While Montero was being photographed on the rooftop terraces of the most expensive districts of Madrid, thousands of youth and workers protesting ineffective health policies in the pandemic were being brutally assaulted by riot police sent by the PSOE-Podemos coalition government.

Not a single word of the interview was expended on the over 1 million lives lost, the tens of millions unemployed or pushed into poverty amid the pandemic. Nor was anything said on the one in five (21.5 percent) Spaniards at risk of poverty or the 1.15 million households in Spain who now have not a single member in employment.

Instead, the Vanity Fair interview turned to the luxurious mountain villa Montero and Iglesias share in the village of Galapagar, having bought it in 2018 for €600,000.

When they were establishing themselves, after Spain’s indignados youth protests and the outbreak of revolution in Egypt in 2011, Montero and Iglesias stressed that they lived in the working-class Madrid neighbourhood of Vallecas, where protests are now erupting. Montero, a former psychology student and member of the Stalinist Communist Youth Union of Spain, ran Iglesias’ cabinet. Blending Stalinism and identity politics, they used empty populist phrases, feminist slogans, and appeals to Spanish nationalism to market themselves politically.
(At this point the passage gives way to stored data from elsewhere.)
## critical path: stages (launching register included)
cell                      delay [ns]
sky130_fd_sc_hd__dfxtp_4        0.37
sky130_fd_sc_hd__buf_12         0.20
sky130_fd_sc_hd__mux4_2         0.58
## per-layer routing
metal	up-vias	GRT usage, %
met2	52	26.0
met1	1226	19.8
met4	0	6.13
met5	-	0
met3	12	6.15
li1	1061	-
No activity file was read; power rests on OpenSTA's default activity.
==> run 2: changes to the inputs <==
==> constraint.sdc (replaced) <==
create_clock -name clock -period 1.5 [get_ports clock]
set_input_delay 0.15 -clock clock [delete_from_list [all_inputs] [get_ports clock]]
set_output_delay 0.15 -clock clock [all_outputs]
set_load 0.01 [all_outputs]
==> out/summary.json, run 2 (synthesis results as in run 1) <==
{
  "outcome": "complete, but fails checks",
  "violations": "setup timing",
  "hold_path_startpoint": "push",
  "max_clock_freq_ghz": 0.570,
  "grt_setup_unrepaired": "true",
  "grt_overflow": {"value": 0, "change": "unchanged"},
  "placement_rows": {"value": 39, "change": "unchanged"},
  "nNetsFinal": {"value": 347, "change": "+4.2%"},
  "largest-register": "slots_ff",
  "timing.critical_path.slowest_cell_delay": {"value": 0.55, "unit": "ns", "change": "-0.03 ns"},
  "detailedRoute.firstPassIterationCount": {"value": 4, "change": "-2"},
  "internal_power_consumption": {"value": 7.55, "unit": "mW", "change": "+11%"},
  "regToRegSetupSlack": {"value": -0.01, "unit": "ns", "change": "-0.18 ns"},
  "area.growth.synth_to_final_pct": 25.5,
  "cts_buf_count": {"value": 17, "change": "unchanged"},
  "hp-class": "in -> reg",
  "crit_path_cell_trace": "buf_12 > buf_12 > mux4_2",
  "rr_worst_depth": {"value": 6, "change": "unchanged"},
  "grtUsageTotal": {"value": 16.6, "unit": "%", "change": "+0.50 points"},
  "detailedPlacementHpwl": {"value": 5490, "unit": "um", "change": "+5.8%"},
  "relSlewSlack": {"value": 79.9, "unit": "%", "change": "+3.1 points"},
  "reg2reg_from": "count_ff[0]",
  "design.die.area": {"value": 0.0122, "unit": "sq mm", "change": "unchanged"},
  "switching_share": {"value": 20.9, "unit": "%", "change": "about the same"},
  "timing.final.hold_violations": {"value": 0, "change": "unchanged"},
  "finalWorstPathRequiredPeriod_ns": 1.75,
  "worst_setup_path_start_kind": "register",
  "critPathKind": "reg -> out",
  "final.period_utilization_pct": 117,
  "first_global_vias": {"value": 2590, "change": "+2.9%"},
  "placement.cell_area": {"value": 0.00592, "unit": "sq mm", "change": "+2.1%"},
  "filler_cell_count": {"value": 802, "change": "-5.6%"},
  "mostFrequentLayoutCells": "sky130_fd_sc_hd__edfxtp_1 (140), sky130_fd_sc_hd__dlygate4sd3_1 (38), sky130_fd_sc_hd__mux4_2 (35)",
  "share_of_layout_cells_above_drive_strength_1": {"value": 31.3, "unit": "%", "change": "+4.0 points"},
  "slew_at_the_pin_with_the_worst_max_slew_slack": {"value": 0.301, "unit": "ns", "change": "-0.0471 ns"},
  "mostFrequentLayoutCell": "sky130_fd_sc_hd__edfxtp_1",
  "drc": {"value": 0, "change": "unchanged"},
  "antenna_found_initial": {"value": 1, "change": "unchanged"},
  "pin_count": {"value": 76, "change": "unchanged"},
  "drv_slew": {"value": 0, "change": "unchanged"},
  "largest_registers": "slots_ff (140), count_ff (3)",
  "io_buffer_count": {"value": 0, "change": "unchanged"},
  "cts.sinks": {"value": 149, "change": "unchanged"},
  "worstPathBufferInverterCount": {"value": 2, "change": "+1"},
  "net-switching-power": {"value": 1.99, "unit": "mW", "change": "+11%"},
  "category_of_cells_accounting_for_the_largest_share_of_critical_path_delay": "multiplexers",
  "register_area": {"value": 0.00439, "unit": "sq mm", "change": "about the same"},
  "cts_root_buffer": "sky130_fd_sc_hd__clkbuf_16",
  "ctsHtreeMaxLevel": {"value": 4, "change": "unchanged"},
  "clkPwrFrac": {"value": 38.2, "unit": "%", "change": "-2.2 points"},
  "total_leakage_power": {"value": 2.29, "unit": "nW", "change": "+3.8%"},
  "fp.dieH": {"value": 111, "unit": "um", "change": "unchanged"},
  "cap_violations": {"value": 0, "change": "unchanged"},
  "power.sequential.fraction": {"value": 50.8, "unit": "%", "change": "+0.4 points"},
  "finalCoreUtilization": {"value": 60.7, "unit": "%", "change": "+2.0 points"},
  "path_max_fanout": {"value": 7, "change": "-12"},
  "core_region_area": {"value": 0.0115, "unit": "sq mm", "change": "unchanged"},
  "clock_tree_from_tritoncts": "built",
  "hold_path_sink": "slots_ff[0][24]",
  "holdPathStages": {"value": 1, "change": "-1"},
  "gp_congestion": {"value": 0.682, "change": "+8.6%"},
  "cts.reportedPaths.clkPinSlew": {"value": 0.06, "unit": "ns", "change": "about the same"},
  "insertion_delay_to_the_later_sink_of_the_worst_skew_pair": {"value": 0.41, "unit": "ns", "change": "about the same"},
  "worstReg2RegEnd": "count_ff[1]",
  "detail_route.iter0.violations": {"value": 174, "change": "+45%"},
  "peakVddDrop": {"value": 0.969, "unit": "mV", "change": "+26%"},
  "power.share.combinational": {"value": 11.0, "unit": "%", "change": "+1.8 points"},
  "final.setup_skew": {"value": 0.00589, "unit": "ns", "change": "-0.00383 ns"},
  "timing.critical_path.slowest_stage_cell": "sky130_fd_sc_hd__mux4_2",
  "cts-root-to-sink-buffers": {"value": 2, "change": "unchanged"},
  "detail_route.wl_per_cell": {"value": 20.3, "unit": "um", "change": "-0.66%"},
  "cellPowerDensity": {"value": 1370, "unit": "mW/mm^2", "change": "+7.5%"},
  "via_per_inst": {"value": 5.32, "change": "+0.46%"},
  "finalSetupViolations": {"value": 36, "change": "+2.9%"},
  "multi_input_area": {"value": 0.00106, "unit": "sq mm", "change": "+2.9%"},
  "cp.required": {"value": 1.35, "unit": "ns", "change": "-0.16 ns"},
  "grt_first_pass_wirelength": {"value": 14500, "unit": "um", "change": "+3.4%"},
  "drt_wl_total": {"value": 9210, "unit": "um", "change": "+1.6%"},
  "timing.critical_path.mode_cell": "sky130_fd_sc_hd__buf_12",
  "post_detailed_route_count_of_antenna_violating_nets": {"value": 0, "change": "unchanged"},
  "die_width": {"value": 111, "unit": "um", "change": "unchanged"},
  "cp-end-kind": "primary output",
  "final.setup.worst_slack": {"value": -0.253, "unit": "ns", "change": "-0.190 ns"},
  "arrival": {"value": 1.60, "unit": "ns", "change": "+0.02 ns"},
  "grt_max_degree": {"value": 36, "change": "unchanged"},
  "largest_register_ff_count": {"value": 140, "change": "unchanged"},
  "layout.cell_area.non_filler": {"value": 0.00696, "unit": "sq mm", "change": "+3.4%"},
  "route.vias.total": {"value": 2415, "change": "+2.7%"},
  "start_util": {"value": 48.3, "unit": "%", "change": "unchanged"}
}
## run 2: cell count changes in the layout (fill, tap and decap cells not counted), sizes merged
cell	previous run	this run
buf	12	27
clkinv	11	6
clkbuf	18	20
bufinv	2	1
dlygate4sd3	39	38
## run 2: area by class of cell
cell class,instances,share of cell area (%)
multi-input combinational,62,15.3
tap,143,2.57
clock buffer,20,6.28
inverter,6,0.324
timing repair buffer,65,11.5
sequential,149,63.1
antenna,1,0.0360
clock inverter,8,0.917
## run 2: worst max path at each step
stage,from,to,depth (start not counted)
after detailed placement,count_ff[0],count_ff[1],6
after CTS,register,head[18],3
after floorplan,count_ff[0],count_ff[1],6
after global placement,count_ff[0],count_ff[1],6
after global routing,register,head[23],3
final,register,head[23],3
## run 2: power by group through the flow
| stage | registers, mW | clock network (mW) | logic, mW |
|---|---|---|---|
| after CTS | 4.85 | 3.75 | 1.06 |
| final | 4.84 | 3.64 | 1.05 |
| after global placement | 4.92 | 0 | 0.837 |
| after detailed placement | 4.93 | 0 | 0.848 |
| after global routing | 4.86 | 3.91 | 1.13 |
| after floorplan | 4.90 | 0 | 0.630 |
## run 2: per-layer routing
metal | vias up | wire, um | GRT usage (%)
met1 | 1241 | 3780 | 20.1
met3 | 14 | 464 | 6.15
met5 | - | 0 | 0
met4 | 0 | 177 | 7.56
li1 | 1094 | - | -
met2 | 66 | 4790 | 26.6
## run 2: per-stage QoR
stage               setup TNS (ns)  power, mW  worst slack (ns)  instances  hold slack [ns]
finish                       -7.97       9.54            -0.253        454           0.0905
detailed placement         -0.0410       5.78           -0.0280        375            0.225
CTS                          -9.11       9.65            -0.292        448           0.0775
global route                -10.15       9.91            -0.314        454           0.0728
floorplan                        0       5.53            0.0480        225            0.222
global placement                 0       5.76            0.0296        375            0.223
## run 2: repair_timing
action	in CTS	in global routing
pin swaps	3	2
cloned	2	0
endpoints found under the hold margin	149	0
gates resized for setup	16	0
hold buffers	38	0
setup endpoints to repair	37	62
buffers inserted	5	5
**config.mk**
```make
export PLATFORM = sky130hd
export DESIGN_NAME = i2c_register_access_master_unit_flat
export DESIGN_NICKNAME = d
export VERILOG_FILES = /design/src/sv/i2cm_pkg.sv /design/src/sv/i2cm_cmd_if.sv /design/src/sv/i2cm_res_if.sv /design/src/sv/i2cm_cfg_if.sv /design/src/sv/i2cm_core.sv /design/src/sv/i2cm_out_stage.sv /design/src/sv/i2c_register_access_master_unit.sv /design/src/flat_wrapper.sv
export SDC_FILE = /design/constraint.sdc
export NUM_CORES = 1
export LEC_CHECK = 0
export ABC_AREA = 1
export BUFFER_PORTS_ARGS = -buffer_cell sky130_fd_sc_hd__buf_4
export CORE_MARGIN = 3
export CORE_UTILIZATION = 59
export CTS_CLUSTER_SIZE = 40
export DETAILED_ROUTE_END_ITERATION = 10
export PLACE_DENSITY_LB_ADDON = 0.15
export SLEW_MARGIN = 20
export SYNTH_ARGS = -nofsm -noshare
export SYNTH_HDL_FRONTEND = slang
export SYNTH_SLANG_ARGS = --single-unit
```
**constraint.sdc**
```tcl
create_clock -name clk -period 5.1 [get_ports clk]
set_input_delay 0.51 -clock clk [delete_from_list [all_inputs] [get_ports clk]]
set_output_delay 0.51 -clock clk [all_outputs]
set_load 0.01 [all_outputs]
```
**src/sv/i2cm_pkg.sv**
```systemverilog
// shared types and constants for the i2c register access master
// no dependencies; used by the interfaces, core, output stage and top level
`default_nettype none

package i2cm_pkg;

  localparam int MAX_BURST = 16;
  localparam int BURST_W   = $clog2(MAX_BURST + 1);

  localparam int BITS_PER_BYTE = 8;
  localparam logic [7:0] MSB_MASK = 8'h80;
  localparam logic [7:0] READ_BIT = 8'h01;

  localparam logic [6:0]  DEVICE_ADDRESS_RST = 7'd104;
  localparam logic [15:0] HALF_PERIOD_RST    = 16'd50;

  // command codes
  localparam logic [1:0] MODE_WRITE = 2'd1;
  localparam logic [1:0] MODE_READ  = 2'd2;

  // configuration register indexes
  localparam int CFG_IDX_W = 1;
  localparam logic [CFG_IDX_W-1:0] REG_DEVICE_ADDRESS = 1'd0;
  localparam logic [CFG_IDX_W-1:0] REG_HALF_PERIOD    = 1'd1;

  typedef enum logic [3:0] {
    PH_IDLE,
    PH_START_A,
    PH_START_B,
    PH_TX_LO,
    PH_TX_HI,
    PH_TACK_LO,
    PH_TACK_HI,
    PH_RX_LO,
    PH_RX_HI,
    PH_MACK_LO,
    PH_MACK_HI,
    PH_RS_LO,
    PH_STOP_LO,
    PH_STOP_HI,
    PH_STOP_END
  } phase_t;

  typedef enum logic [1:0] {
    ST_ADDR_W,
    ST_REG,
    ST_DATA,
    ST_ADDR_R
  } stage_t;

  typedef struct packed {
    logic [1:0] mode;
    logic [7:0] reg_addr;
    logic [7:0] write_data;
    logic [4:0] read_count;
    logic       sda_in;
  } cmd_t;

  typedef struct packed {
    logic        scl_out;
    logic        sda_out;
    logic        busy_res;
    logic        byte_valid;
    logic [7:0]  read_byte;
    logic        word_valid;
    logic [15:0] read_word;
    logic        ack_bit;
    logic        last_byte;
  } res_t;

  typedef struct packed {
    logic [CFG_IDX_W-1:0] index;
    logic [15:0]          data;
  } cfg_t;

endpackage

`default_nettype wire

```
**src/sv/i2cm_cmd_if.sv**
```systemverilog
// command channel: valid/ready handshake carrying one tick's input word
// depends on i2cm_pkg
`default_nettype none

interface i2cm_cmd_if;
  logic              valid;
  logic              ready;
  i2cm_pkg::cmd_t    data;

  modport source (output valid, output data, input ready);
  modport sink   (input valid, input data, output ready);
endinterface

`default_nettype wire

```
**src/sv/i2cm_res_if.sv**
```systemverilog
// result channel: valid/ready handshake carrying one tick's output word
// depends on i2cm_pkg
`default_nettype none

interface i2cm_res_if;
  logic              valid;
  logic              ready;
  i2cm_pkg::res_t    data;

  modport source (output valid, output data, input ready);
  modport sink   (input valid, input data, output ready);
endinterface

`default_nettype wire

```
**src/sv/i2cm_cfg_if.sv**
```systemverilog
// configuration write channel: register index and write data
// depends on i2cm_pkg
`default_nettype none

interface i2cm_cfg_if;
  logic              valid;
  logic              ready;
  i2cm_pkg::cfg_t    data;

  modport source (output valid, output data, input ready);
  modport sink   (input valid, input data, output ready);
endinterface

`default_nettype wire

```
**src/sv/i2cm_core.sv**
```systemverilog
// bus sequencer: advances the i2c state by one tick per accepted word
// and forms that tick's result word; depends on i2cm_pkg
`default_nettype none

module i2cm_core (
  input  wire logic            clk,
  input  wire logic            rst,
  input  wire logic            acc,
  input  wire i2cm_pkg::cmd_t  cmd,
  input  wire logic [6:0]      device_address,
  input  wire logic [15:0]     half_period_ticks,
  output i2cm_pkg::res_t       res
);
  import i2cm_pkg::*;

  phase_t             phase, phase_next;
  stage_t             stage, stage_next;
  logic [15:0]        tick_count, tick_count_next;
  logic [3:0]         bit_count, bit_count_next;
  logic [7:0]         shift_reg, shift_reg_next;
  logic [BURST_W-1:0] bytes_left, bytes_left_next;
  logic [7:0]         held_high_byte, held_high_byte_next;
  logic [1:0]         cmd_mode, cmd_mode_next;
  logic [7:0]         cmd_reg, cmd_reg_next;
  logic [7:0]         cmd_low, cmd_low_next;
  logic               ack_held, ack_held_next;

  logic               rx_done;
  logic               rx_odd;
  logic [15:0]        tick_inc;
  logic [3:0]         bit_inc;
  logic [4:0]         rc_sat;
  logic [7:0]         addr_byte;

  assign tick_inc  = tick_count + 16'd1;
  assign bit_inc   = bit_count + 4'd1;
  assign addr_byte = {device_address, 1'b0};

  always_comb begin
    rc_sat = cmd.read_count;
    if (rc_sat == 5'd0) begin
      rc_sat = 5'd1;
    end
    if (32'(rc_sat) > MAX_BURST) begin
      rc_sat = 5'(MAX_BURST);
    end
  end

  // next state
  always_comb begin
    phase_next          = phase;
    stage_next          = stage;
    tick_count_next     = tick_count;
    bit_count_next      = bit_count;
    shift_reg_next      = shift_reg;
    bytes_left_next     = bytes_left;
    held_high_byte_next = held_high_byte;
    cmd_mode_next       = cmd_mode;
    cmd_reg_next        = cmd_reg;
    cmd_low_next        = cmd_low;
    ack_held_next       = ack_held;
    rx_done             = 1'b0;
    rx_odd              = 1'b0;

    if (phase == PH_IDLE) begin
      if (cmd.mode == MODE_WRITE || cmd.mode == MODE_READ) begin
        cmd_mode_next = cmd.mode;
        cmd_reg_next  = cmd.reg_addr;
        cmd_low_next  = cmd.write_data;
        if (cmd.mode == MODE_READ) begin
          cmd_low_next    = 8'(rc_sat);
          bytes_left_next = BURST_W'(rc_sat);
        end
        stage_next      = ST_ADDR_W;
        phase_next      = PH_START_A;
        tick_count_next = 16'd0;
      end
    end else begin
      tick_count_next = tick_inc;
      if (tick_inc >= half_period_ticks) begin
        tick_count_next = 16'd0;
        case (phase)
          PH_START_A: phase_next = PH_START_B;
          PH_START_B: begin
            shift_reg_next = (stage == ST_ADDR_R) ? (addr_byte | READ_BIT) : addr_byte;
            bit_count_next = 4'd0;
            phase_next     = PH_TX_LO;
          end
          PH_TX_LO: phase_next = PH_TX_HI;
          PH_TX_HI: begin
            shift_reg_next = {shift_reg[6:0], 1'b0};
            bit_count_next = bit_inc;
            phase_next     = (32'(bit_inc) >= BITS_PER_BYTE) ? PH_TACK_LO : PH_TX_LO;
          end
          PH_TACK_LO: phase_next = PH_TACK_HI;
          PH_TACK_HI: begin
            ack_held_next = cmd.sda_in;
            case (stage)
              ST_ADDR_W: begin
                stage_next     = ST_REG;
                shift_reg_next = cmd_reg;
                bit_count_next = 4'd0;
                phase_next     = PH_TX_LO;
              end
              ST_REG: begin
                if (cmd_mode == MODE_WRITE) begin
                  stage_next     = ST_DATA;
                  shift_reg_next = cmd_low;
                  bit_count_next = 4'd0;
                  phase_next     = PH_TX_LO;
                end else begin
                  phase_next = PH_RS_LO;
                end
              end
              ST_DATA: phase_next = PH_STOP_LO;
              default: begin
                shift_reg_next = 8'd0;
                bit_count_next = 4'd0;
                phase_next     = PH_RX_LO;
              end
            endcase
          end
          PH_RS_LO: begin
            stage_next = ST_ADDR_R;
            phase_next = PH_START_A;
          end
          PH_RX_LO: phase_next = PH_RX_HI;
          PH_RX_HI: begin
            shift_reg_next = {shift_reg[6:0], cmd.sda_in};
            bit_count_next = bit_inc;
            if (32'(bit_inc) >= BITS_PER_BYTE) begin
              rx_done = 1'b1;
              // byte index parity: burst length minus bytes still to come
              rx_odd  = cmd_low[0] ^ bytes_left[0];
              if (!rx_odd) begin
                held_high_byte_next = shift_reg_next;
              end
              if (bytes_left != '0) begin
                bytes_left_next = bytes_left - BURST_W'(1);
              end
              phase_next = PH_MACK_LO;
            end else begin
              phase_next = PH_RX_LO;
            end
          end
          PH_MACK_LO: phase_next = PH_MACK_HI;
          PH_MACK_HI: begin
            if (bytes_left == '0) begin
              phase_next = PH_STOP_LO;
            end else begin
              shift_reg_next = 8'd0;
              bit_count_next = 4'd0;
              phase_next     = PH_RX_LO;
            end
          end
          PH_STOP_LO: phase_next = PH_STOP_HI;
          PH_STOP_HI: phase_next = PH_STOP_END;
          default:    phase_next = PH_IDLE;
        endcase
      end
    end
  end

  // outputs: line drive follows the updated state
  always_comb begin
    res = '0;
    res.busy_res = (phase_next != PH_IDLE);
    res.ack_bit  = ack_held_next;
    case (phase_next)
      PH_START_A: {res.scl_out, res.sda_out} = 2'b11;
      PH_START_B: {res.scl_out, res.sda_out} = 2'b10;
      PH_TX_LO:   {res.scl_out, res.sda_out} = {1'b0, |(shift_reg_next & MSB_MASK)};
      PH_TX_HI:   {res.scl_out, res.sda_out} = {1'b1, |(shift_reg_next & MSB_MASK)};
      PH_TACK_LO: {res.scl_out, res.sda_out} = 2'b01;
      PH_TACK_HI: {res.scl_out, res.sda_out} = 2'b11;
      PH_RX_LO:   {res.scl_out, res.sda_out} = 2'b01;
      PH_RX_HI:   {res.scl_out, res.sda_out} = 2'b11;
      PH_MACK_LO: {res.scl_out, res.sda_out} = {1'b0, bytes_left_next == '0};
      PH_MACK_HI: {res.scl_out, res.sda_out} = {1'b1, bytes_left_next == '0};
      PH_RS_LO:   {res.scl_out, res.sda_out} = 2'b01;
      PH_STOP_LO: {res.scl_out, res.sda_out} = 2'b00;
      PH_STOP_HI: {res.scl_out, res.sda_out} = 2'b10;
      default:    {res.scl_out, res.sda_out} = 2'b11;
    endcase
    if (rx_done) begin
      res.byte_valid = 1'b1;
      res.read_byte  = shift_reg_next;
      res.last_byte  = (bytes_left_next == '0);
      if (rx_odd) begin
        res.word_valid = 1'b1;
        res.read_word  = {held_high_byte, shift_reg_next};
      end
    end
  end

  always_ff @(posedge clk) begin
    if (rst) begin
      phase          <= PH_IDLE;
      stage          <= ST_ADDR_W;
      tick_count     <= '0;
      bit_count      <= '0;
      shift_reg      <= '0;
      bytes_left     <= '0;
      held_high_byte <= '0;
      cmd_mode       <= '0;
      cmd_reg        <= '0;
      cmd_low        <= '0;
      ack_held       <= 1'b0;
    end else if (acc) begin
      phase          <= phase_next;
      stage          <= stage_next;
      tick_count     <= tick_count_next;
      bit_count      <= bit_count_next;
      shift_reg      <= shift_reg_next;
      bytes_left     <= bytes_left_next;
      held_high_byte <= held_high_byte_next;
      cmd_mode       <= cmd_mode_next;
      cmd_reg        <= cmd_reg_next;
      cmd_low        <= cmd_low_next;
      ack_held       <= ack_held_next;
    end
  end

`ifndef SYNTHESIS
  a_byte_from_rx: assert property (@(posedge clk) disable iff (rst)
    acc && res.byte_valid |-> phase == PH_RX_HI)
    else $error("received byte outside receive high half");
  a_word_has_byte: assert property (@(posedge clk) disable iff (rst)
    res.word_valid |-> res.byte_valid)
    else $error("word reported without its byte");
  a_bit_count_range: assert property (@(posedge clk) disable iff (rst)
    32'(bit_count) <= BITS_PER_BYTE)
    else $error("bit count past a byte");
  a_read_loads_burst: assert property (@(posedge clk) disable iff (rst)
    acc && phase == PH_IDLE && cmd.mode == MODE_READ |=>
      bytes_left != '0 && 32'(bytes_left) <= MAX_BURST)
    else $error("read burst length out of range");
`endif

endmodule

`default_nettype wire

```
**src/sv/i2cm_out_stage.sv**
```systemverilog
// result register with a skid entry so a word can be taken while the
// previous result waits downstream; depends on i2cm_pkg
`default_nettype none

module i2cm_out_stage (
  input  wire logic           clk,
  input  wire logic           rst,
  input  wire logic           in_valid,
  output logic                in_ready,
  input  wire i2cm_pkg::res_t in_data,
  output logic                out_valid,
  input  wire logic           out_ready,
  output i2cm_pkg::res_t      out_data
);
  import i2cm_pkg::*;

  logic skid_valid;
  res_t skid_data;
  logic in_fire;
  logic out_free;

  assign in_ready = !skid_valid;
  assign in_fire  = in_valid && in_ready;
  assign out_free = !out_valid || out_ready;

  always_ff @(posedge clk) begin
    if (rst) begin
      out_valid  <= 1'b0;
      skid_valid <= 1'b0;
    end else if (out_free) begin
      if (skid_valid) begin
        out_valid  <= 1'b1;
        skid_valid <= 1'b0;
      end else begin
        out_valid  <= in_fire;
      end
    end else if (in_fire) begin
      skid_valid <= 1'b1;
    end
  end

  always_ff @(posedge clk) begin
    if (out_free) begin
      out_data <= skid_valid ? skid_data : in_data;
    end
    if (!out_free && in_fire) begin
      skid_data <= in_data;
    end
  end

`ifndef SYNTHESIS
  a_skid_needs_out: assert property (@(posedge clk) disable iff (rst)
    skid_valid |-> out_valid)
    else $error("skid entry held with empty result register");
  a_skid_moves_up: assert property (@(posedge clk) disable iff (rst)
    skid_valid && out_ready |=> out_valid && !skid_valid)
    else $error("skid entry not moved to result register");
  a_stall_fills_skid: assert property (@(posedge clk) disable iff (rst)
    out_valid && !out_ready && in_fire |=> skid_valid)
    else $error("word accepted under stall was not kept");
`endif

endmodule

`default_nettype wire

```
**src/sv/i2c_register_access_master_unit.sv**
```systemverilog
// i2c register access master: one word per bus tick in, one result word out.
// a result is registered in the output register, or in the skid entry on a stall.
// throughput: one word per cycle while the skid entry is empty.
// a skid entry takes one more word while the result side stalls.
// reset (synchronous): bus idle with both lines released, device address 104,
// half period 50 ticks, acknowledge bit 0; no clearing pass is needed.
`default_nettype none

module i2c_register_access_master_unit (
  input  wire logic clk,
  input  wire logic rst,
  i2cm_cmd_if.sink  cmd,
  i2cm_res_if.source res,
  i2cm_cfg_if.sink  cfg
);
  import i2cm_pkg::*;

  logic [6:0]  device_address;
  logic [15:0] half_period_ticks;
  logic        acc;
  res_t        step_res;

  assign cfg.ready = 1'b1;

  always_ff @(posedge clk) begin
    if (rst) begin
      device_address    <= DEVICE_ADDRESS_RST;
      half_period_ticks <= HALF_PERIOD_RST;
    end else if (cfg.valid) begin
      case (cfg.data.index)
        REG_DEVICE_ADDRESS: device_address    <= cfg.data.data[6:0];
        REG_HALF_PERIOD:    half_period_ticks <= cfg.data.data;
        default: ;
      endcase
    end
  end

  assign acc = cmd.valid && cmd.ready;

  i2cm_core u_core (
    .clk               (clk),
    .rst               (rst),
    .acc               (acc),
    .cmd               (cmd.data),
    .device_address    (device_address),
    .half_period_ticks (half_period_ticks),
    .res               (step_res)
  );

  i2cm_out_stage u_out (
    .clk       (clk),
    .rst       (rst),
    .in_valid  (cmd.valid),
    .in_ready  (cmd.ready),
    .in_data   (step_res),
    .out_valid (res.valid),
    .out_ready (res.ready),
    .out_data  (res.data)
  );

endmodule

`default_nettype wire

```
**src/flat_wrapper.sv**
```systemverilog
// flat-port wrapper written by rule: the top's interface ports become plain ports
module i2c_register_access_master_unit_flat import i2cm_pkg::*;
  (clk, rst, cmd_valid, cmd_data, cmd_ready, res_valid, res_data, res_ready, cfg_valid, cfg_data, cfg_ready);
  i2cm_cmd_if cmd_i ();
  i2cm_res_if res_i ();
  i2cm_cfg_if cfg_i ();
  input  wire logic clk;
  input  wire logic rst;
  input wire logic [$bits(cmd_i.valid)-1:0] cmd_valid;
  input wire logic [$bits(cmd_i.data)-1:0] cmd_data;
  output wire logic [$bits(cmd_i.ready)-1:0] cmd_ready;
  output wire logic [$bits(res_i.valid)-1:0] res_valid;
  output wire logic [$bits(res_i.data)-1:0] res_data;
  input wire logic [$bits(res_i.ready)-1:0] res_ready;
  input wire logic [$bits(cfg_i.valid)-1:0] cfg_valid;
  input wire logic [$bits(cfg_i.data)-1:0] cfg_data;
  output wire logic [$bits(cfg_i.ready)-1:0] cfg_ready;
  assign cmd_i.valid = cmd_valid;
  assign cmd_i.data = cmd_data;
  assign cmd_ready = cmd_i.ready;
  assign res_valid = res_i.valid;
  assign res_data = res_i.data;
  assign res_i.ready = res_ready;
  assign cfg_i.valid = cfg_valid;
  assign cfg_i.data = cfg_data;
  assign cfg_ready = cfg_i.ready;
  i2c_register_access_master_unit u_core (.clk(clk), .rst(rst), .cmd(cmd_i), .res(res_i), .cfg(cfg_i));
endmodule
```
Iglesias even pontificated about the danger of “isolating oneself from what happens around you, like politicians who live in villas.”

Today, asked by Vanity Fair if it was a “mistake” to move to Galapagar, 40 kilometres outside Madrid, Montero claimed it was a security measure against the far right: “We took this step to protect our family. And what has happened in the last two years has demonstrated that we were right.” Asked whether she now felt “protected,” Montero unblushingly replied: “I trust the security forces and bodies of the state.”

While this is a fitting motto for a wealthy, conservative woman whose partner sits on the Intelligence Affairs Commission, it nonetheless reveals enormous political complacency. Spain’s military, police and intelligence services are bastions of the far right, closely tied to the fascistic Vox party—the very forces Montero claims they will protect her from. A few months ago, videos emerged of an ex-soldier using images of Iglesias, Montero and other PSOE-Podemos ministers for target practice.

It is, however, more or less obvious what Montero was trying to communicate through Vanity Fair to the rest of the ruling elite. We will line up with you against the working class, she was saying, so we are confident you will never have to mobilize the far right against us, only against the workers.

A deafening silence has predominated on Montero’s interview in Spain’s liberal press, or on pseudo-left web sites in the periphery of Podemos like Izquierda Diario. It was left to Esteban Hernández of the right-wing El Confidencial to express his concern that the leaders of Podemos “have become a caricatured version of widespread vices.” Worrying about the void to the left of Podemos, Hernández wrote that “Spain’s political (and also economic, intellectual) elites are out of touch, this is much more worrying than a few self-promoting photographs.”

In fact, Montero’s interview is a warning of the futility of attempts to oppose herd immunity policies, imperialist war, social austerity and police repression by electing a new, “left” capitalist government. The parties supposedly tasked with running such a government in Spain, Podemos and the PSOE, are already in power, and they are pursuing reactionary policies. The turn for the working class is to an international, revolutionary struggle for socialism against capitalism, the financial aristocracy and its petty-bourgeois “left populist” defenders.

Five years ago, analysing the support of Podemos for the austerity policy of its Greek ally, Syriza, the WSWS warned: “Looking out at the population from the Moncloa Palace through multiple lines of riot police, a Prime Minister Iglesias would be as terrified of the workers as Tsipras or Spain’s current prime minister, Manuel Rajoy.” It defined Podemos “as guardians of order. The conclusion they drew from the Stalinist dissolution of the USSR in 1991 and the restoration of capitalism in Eastern Europe ... is that capitalism is the only game in town. They are politically and ideologically conditioned to serve as bribed tools of finance capital.”

This analysis has been wholly vindicated.